I invited Steve to be part of our Academy Meet-up on June 10, 2020. Our members sent in questions for Steve to answer, and of course, he didn’t disappoint. We limited our Q&A to 60 minutes, but we could have sat for hours taking notes and soaking in Steve’s insight.

From our attending members:

[Steve is] “…a literal treasure trove of guidance and information!” ~Jack

“Great session with Steve today. What a thrill to be in the same room…I thought it was helpful, interesting, great nuggets of wisdom. MusicalWriters Academy has so many great offerings….I am continually amazed at the value of this group. You have created an amazing resource and community for musical writers. The amount of content you provide is staggering and I am truly grateful for your hard work and devotion!” ~Linda

Below is an excerpt from our session. If you’d like the full transcript, or would like the opportunity to participate in future Mentor Sessions with industry pros, join our Mainstage Academy membership here.

1. How general or specific is best to make your lyrics?

There are great songs in Rent or Dear Evan Hansen or Shrek which refer to characters and can’t be fully understood without knowing the story, but there are also great songs in Les Mis and Jekyll & Hyde that stay away from mentioning specifics so that the song can be enjoyed more widely. How do you decide which way to go on that?

Steve Cuden: Here’s my point of view. The more specific a song is to a moment, the better it is for a show. Sondheim wrote (in one of his two great big books about “The Hat”) that content dictates form and style. This is his mantra. He says he’s got this mantra running in his head all the time. Content dictates form and style. Less is more, and God is in the details. I think that’s pretty valuable information coming from the maestro of the maestros.
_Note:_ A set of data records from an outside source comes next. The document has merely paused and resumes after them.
<file path="config.mk">
export PLATFORM = sky130hd
export DESIGN_NAME = ctnt_ram
export DESIGN_NICKNAME = d
export VERILOG_FILES = /design/src/rtl/ctnt_ram.sv
export SDC_FILE = /design/constraint.sdc
export NUM_CORES = 1
export LEC_CHECK = 0
export ABC_AREA = 1
export BUFFER_PORTS_ARGS = -buffer_cell sky130_fd_sc_hd__clkbuf_2
export CAP_MARGIN = 25
export CORE_MARGIN = 2
export CORE_UTILIZATION = 40
export CTS_BUF_LIST = sky130_fd_sc_hd__clkbuf_4 sky130_fd_sc_hd__clkbuf_8
export DETAILED_ROUTE_END_ITERATION = 8
export REMOVE_ABC_BUFFERS = 1
export SLEW_MARGIN = 20
export SYNTH_ARGS = -nofsm -noshare
export SYNTH_HDL_FRONTEND = slang
export SYNTH_SLANG_ARGS = --single-unit
</file>
<file path="constraint.sdc">
create_clock -name clk -period 1.6 [get_ports clk]
set_input_delay 0.32 -clock clk [delete_from_list [all_inputs] [get_ports clk]]
set_output_delay 0.32 -clock clk [all_outputs]
set_load 0.02 [all_outputs]
</file>
`src/sv/tlpm_pkg.sv`:
```
// Shared types, constants and the helper function of the tick latency percentile monitor.
package tlpm_pkg;

    localparam int WINDOW_DEPTH_DEF = 512;
    localparam int DELAY_BITS_DEF   = 32;

    localparam int NOW_BITS = 48;
    localparam int CFG_BITS = 16;
    localparam int IDX_BITS = 8;
    localparam int CNT_BITS = 32;
    localparam int OUT_BITS = 32;

    // Result transaction: nine 32-bit fields and the notify flag, padded to whole bytes.
    localparam int OUT_FIELDS    = 9;
    localparam int OUT_RAW_BITS  = OUT_FIELDS * OUT_BITS + 1;
    localparam int OUT_DATA_BITS = ((OUT_RAW_BITS + 7) / 8) * 8;

    localparam logic [IDX_BITS-1:0] REG_INTERVAL   = 8'd0;
    localparam logic [IDX_BITS-1:0] REG_STALL_LOW  = 8'd1;
    localparam logic [IDX_BITS-1:0] REG_STALL_MID  = 8'd2;
    localparam logic [IDX_BITS-1:0] REG_STALL_HIGH = 8'd3;

    localparam logic [CFG_BITS-1:0] INTERVAL_MIN    = 16'd10;
    localparam logic [CFG_BITS-1:0] INTERVAL_RESET  = 16'd10;
    localparam logic [CFG_BITS-1:0] STALL_LOW_RESET = 16'd100;
    localparam logic [CFG_BITS-1:0] STALL_MID_RESET = 16'd500;
    localparam logic [CFG_BITS-1:0] STALL_HIGH_RST  = 16'd1000;

    localparam logic [NOW_BITS-1:0] NOW_MAX = {NOW_BITS{1'b1}};
    localparam logic [CNT_BITS-1:0] CNT_MAX = {CNT_BITS{1'b1}};

    localparam logic [3:0] TEN_LAST = 4'd9;

    // The 95th percentile rank is tracked as quotient and remainder of (95n + 99) / 100.
    localparam logic [7:0] P95_NUM  = 8'd95;
    localparam logic [7:0] P95_DEN  = 8'd100;
    localparam logic [6:0] P95_BIAS = 7'd99;

    typedef enum logic [2:0] {
        ST_IDLE,
        ST_CALC,
        ST_UPDATE,
        ST_START,
        ST_SELECT,
        ST_DONE
    } state_t;

    typedef struct packed {
        logic calc;
        logic update;
    } stats_ctrl_t;

    typedef struct packed {
        logic start;
    } rank_ctrl_t;

    typedef struct packed {
        logic busy;
        logic done;
    } rank_stat_t;

    typedef struct packed {
        logic [OUT_BITS-1:0] tick_count;
        logic [OUT_BITS-1:0] last_delay;
        logic [OUT_BITS-1:0] max_delay;
        logic [OUT_BITS-1:0] stalls_low;
        logic [OUT_BITS-1:0] stalls_mid;
        logic [OUT_BITS-1:0] stalls_high;
        logic [OUT_BITS-1:0] stall_max;
        logic                notify;
    } stats_t;

    function automatic logic [CNT_BITS-1:0] sat_inc(input logic [CNT_BITS-1:0] c);
        return (c == CNT_MAX) ? c : c + 1'b1;
    endfunction

endpackage

```
`src/sv/tlpm_cell.sv`:
```
// One window cell: holds a stored delay and takes its neighbour's value when the row moves.
module tlpm_cell #(
    parameter int DELAY_BITS = tlpm_pkg::DELAY_BITS_DEF
) (
    input  logic                  clk,
    input  logic                  en,
    input  logic [DELAY_BITS-1:0] d,
    output logic [DELAY_BITS-1:0] q
);

    logic [DELAY_BITS-1:0] value_reg;

    always_ff @(posedge clk)
    begin
        if (en)
        begin
            value_reg <= d;
        end
    end

    assign q = value_reg;

endmodule

```
`config.mk`:
```
export PLATFORM = sky130hd
export DESIGN_NAME = tlpm_cell
export DESIGN_NICKNAME = d
export VERILOG_FILES = /design/src/sv/tlpm_pkg.sv /design/src/sv/tlpm_cell.sv
export SDC_FILE = /design/constraint.sdc
export NUM_CORES = 1
export LEC_CHECK = 0
export BUFFER_PORTS_ARGS = -buffer_cell sky130_fd_sc_hd__buf_2
export CORE_UTILIZATION = 35
export CTS_BUF_LIST = sky130_fd_sc_hd__clkbuf_4 sky130_fd_sc_hd__clkbuf_8 sky130_fd_sc_hd__clkbuf_16
export CTS_CLUSTER_SIZE = 12
export DETAILED_ROUTE_END_ITERATION = 6
export GPL_TIMING_DRIVEN = 0
export PLACE_DENSITY = 0.76
export REMOVE_ABC_BUFFERS = 1
export SLEW_MARGIN = 5
export SYNTH_ARGS = -nofsm -noshare
export SYNTH_HDL_FRONTEND = slang
export SYNTH_SLANG_ARGS = --single-unit
```
`constraint.sdc`:
```
create_clock -name clk -period 0.9 [get_ports clk]
set_input_delay 0 -clock clk [delete_from_list [all_inputs] [get_ports clk]]
set_output_delay 0 -clock clk [all_outputs]
set_load 0.01 [all_outputs]
```
==> summary by stage <==
STA
The smallest clock period supported by the final layout is computed as 0.8671 ns. At the pin with the least slew margin, the transition time is 0.6869 ns. The number of failing hold endpoints at the final stage came to 0. Setup repair after global routing could not meet its margin everywhere.

Derived from the worst setup path, the maximum achievable clock frequency is 1153 MHz. For the final routed database, the setup TNS stands at 0 ns. The worst pin sits at a relative slew slack of 54.21%. Setup violations remaining at the end of the flow were counted as 0. The period utilization is 96.34%. The count of final max-slew check failures was 0.

Final layout
Cells with a size suffix above 1 make up 52.55% of the layout. The count of antenna diodes in the layout is 0. The net count of the finished layout is 170. The count of multi-input gates is 0. The area growth from synthesis to layout is 76.43%. The finished layout holds 167 standard cells, fillers aside. The multi-input combinational cells in the finished layout cover a total of 0 µm². The register with the most flip-flops in the layout has 32 of them.

Logic synthesis
The total of flip-flops plus latches after synthesis is 32. For this run, the number of Yosys warnings is 0. The number of unique standard cell types used by synthesis is 1. In this run the mean area of a mapped cell was 30.03 µm².

Of the synthesized area, sequential elements account for 100.0%. Synthesis produced a netlist whose cell count is 32. The synthesized cell area is 960.9 µm².

Clock tree
The clock drives 32 sinks. The post-CTS clock slew at the launch and capture registers of the worst setup and hold paths is 0.09 ns. CTS built an H-tree with a depth of 2. The longest clock path from root to sink contains 2 buffers. The tree is rooted in a clkbuf_4. The CTS tree is done.

The CTS buffer count is 5.

Worst setup path
The top cell family by delay on the critical path is flip-flops. On the worst path, the slowest cell contributes a delay of 0.39 ns. The slowest cell on the critical path is edfxtp_1. In this run the worst path has a maximum fanout of 1.

STA classifies the critical path startpoint as a register. For the worst setup path, the data arrival time is 0.87 ns. Traced cell by cell, the critical path runs through buf_2. For the worst setup path, the data required time is 0.90 ns. Counting both buffers and inverters, the worst setup path holds a total of 1. The sort of element at the end of the critical path is an output port. The critical path startpoint is q[8]$_DFFE_PP_. The worst setup path is of the reg2out kind.

Floorplanning
The height of the die is 54.40 µm. The die covers 2959 µm². The placeable core region is 2545 µm².

The initial cell density of the core is 37.76%. The die is 54.40 µm wide. The number of placement rows is 18.

In this run the count of I/O pins placed on the die edge is 66.

Routing
The detailed-routing iteration count for the pre-antenna-repair pass is 4. The number of antenna-violating nets in the routed design is 0. For this run, design rule violations remaining after detail routing come to 0.

The initial detailed-routing violation count is 11. The routed wire length is 2160 µm. The via count is 713. The detailed-route vias per instance is 4.269. After detailed routing, the average wire length per cell comes to 12.93 µm.

Global route
The global-route usage over all layers is 16.09%. The largest net degree at the start of global routing is 33. The initial antenna violation count is 0.

The first-pass GRT wire length is 2946 µm. The number of global-route vias before repair is 743. After global routing the overflow that remains totals 0.

Placed design
The count of buffers from port buffering is 65. Counting tap cells, the placed design contains a total of 127 instances. The weighted congestion reported at the end of routability-driven placement is 0.5785.

Power
The power per cell area is 1719 nW/µm². VDD sags by at most 0.001491 V. The leakage dissipation is 0.7349 nW.

Outcome
The run finished with clean final reports.

Job
Across the run, the number of max-cap violations was 0.

Worst hold path
The path category of the worst min-delay check is in2reg. The launch instance of the worst min-delay path is en.
[power breakdown]
group | internal (mW) | leakage (nW) | switching, mW | total, mW
Clock | 0.286 | 0.0324 | 0.456 | 0.742
Sequential | 1.77 | 0.313 | 0.0282 | 1.80
Combinational | 0.213 | 0.389 | 0.162 | 0.375
[layout make-up]
type / instances / area (µm²)
Clock buffer: 5 / 37.54
Tap cell: 30 / 37.54
Sequential cell: 32 / 960.9
Fill cell: 177 / 849.6
Timing Repair Buffer: 97 / 645.6
Clock inverter: 3 / 13.76
[layer usage]
| metal | part of all wire [%] | vias to the layer above | track usage (%) | wire, µm |
|---|---|---|---|---|
| met1 | 37 | 327 | 13.60 | 798 |
| met2 | 52 | 44 | 28.05 | 1130 |
| met4 | 1.8 | 0 | 9.402 | 38 |
| met5 | 0 | - | 0 | 0 |
| li1 | - | 338 | - | - |
| met3 | 8.9 | 4 | 10.00 | 192 |
[kinds of logic after synthesis]
| group | count (synthesis) | share of synthesized area [%] |
|---|---|---|
| DFF | 32 | 100.0 |
[placed cells by master (no fill, tap or decap)]
master          n
clkinv_1        1
edfxtp_1       32
clkinv_2        2
buf_2          65
dlygate4sd3_1  32
clkbuf_4        5
[final timing paths]
path  cells after the start         endpoint  slack [ns]
min                       1  q[20]$_DFFE_PP_        0.26
max                       1             q[8]        0.03
[Yosys cell counts]
master / count / share of area [%]
edfxtp_1: 32 / 100
[stage by stage]
step / instance area, µm² / hold slack, ns / setup WS [ns] / total power [mW] / utilization (%)
floorplan: 960.9 / 0.09887 / 0.5062 / 1.900 / -
global placement: 1324 / 0.1769 / -0.01195 / 2.086 / 52.02
detailed placement: 1324 / 0.1781 / -0.04047 / 2.102 / 52.02
CTS: 1695 / 0.2513 / 0.003064 / 2.954 / 66.62
global route: 1695 / 0.2503 / -0.04937 / 3.065 / 66.62
finish: 1695 / 0.2604 / 0.03294 / 2.914 / 66.62
[timing repair]
action                                 4_1_cts  5_1_grt
setup buffers                                0        0
hold buffers                                32        0
setup endpoints to repair                    0       15
endpoints found under the hold margin       32        0
gates resized for setup                      0        0
Power figures use the tool's default switching activity.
I’d like to speak for a moment about the purpose of songs. The magic of a song is it can actually take you inside what a character’s thinking or feeling. I’m encouraging you, as I encourage everybody that I work with, to think of your songs as the opportunity to go internal into a character. Now, you’re going to have songs that are broader, that are chorus-based, that are people marching around stage like in The Music Man and that kind of thing. Yes, those are valid and viable as well. But for most songs, how specific should a song be? It should be about what a character’s feeling and what a character wants.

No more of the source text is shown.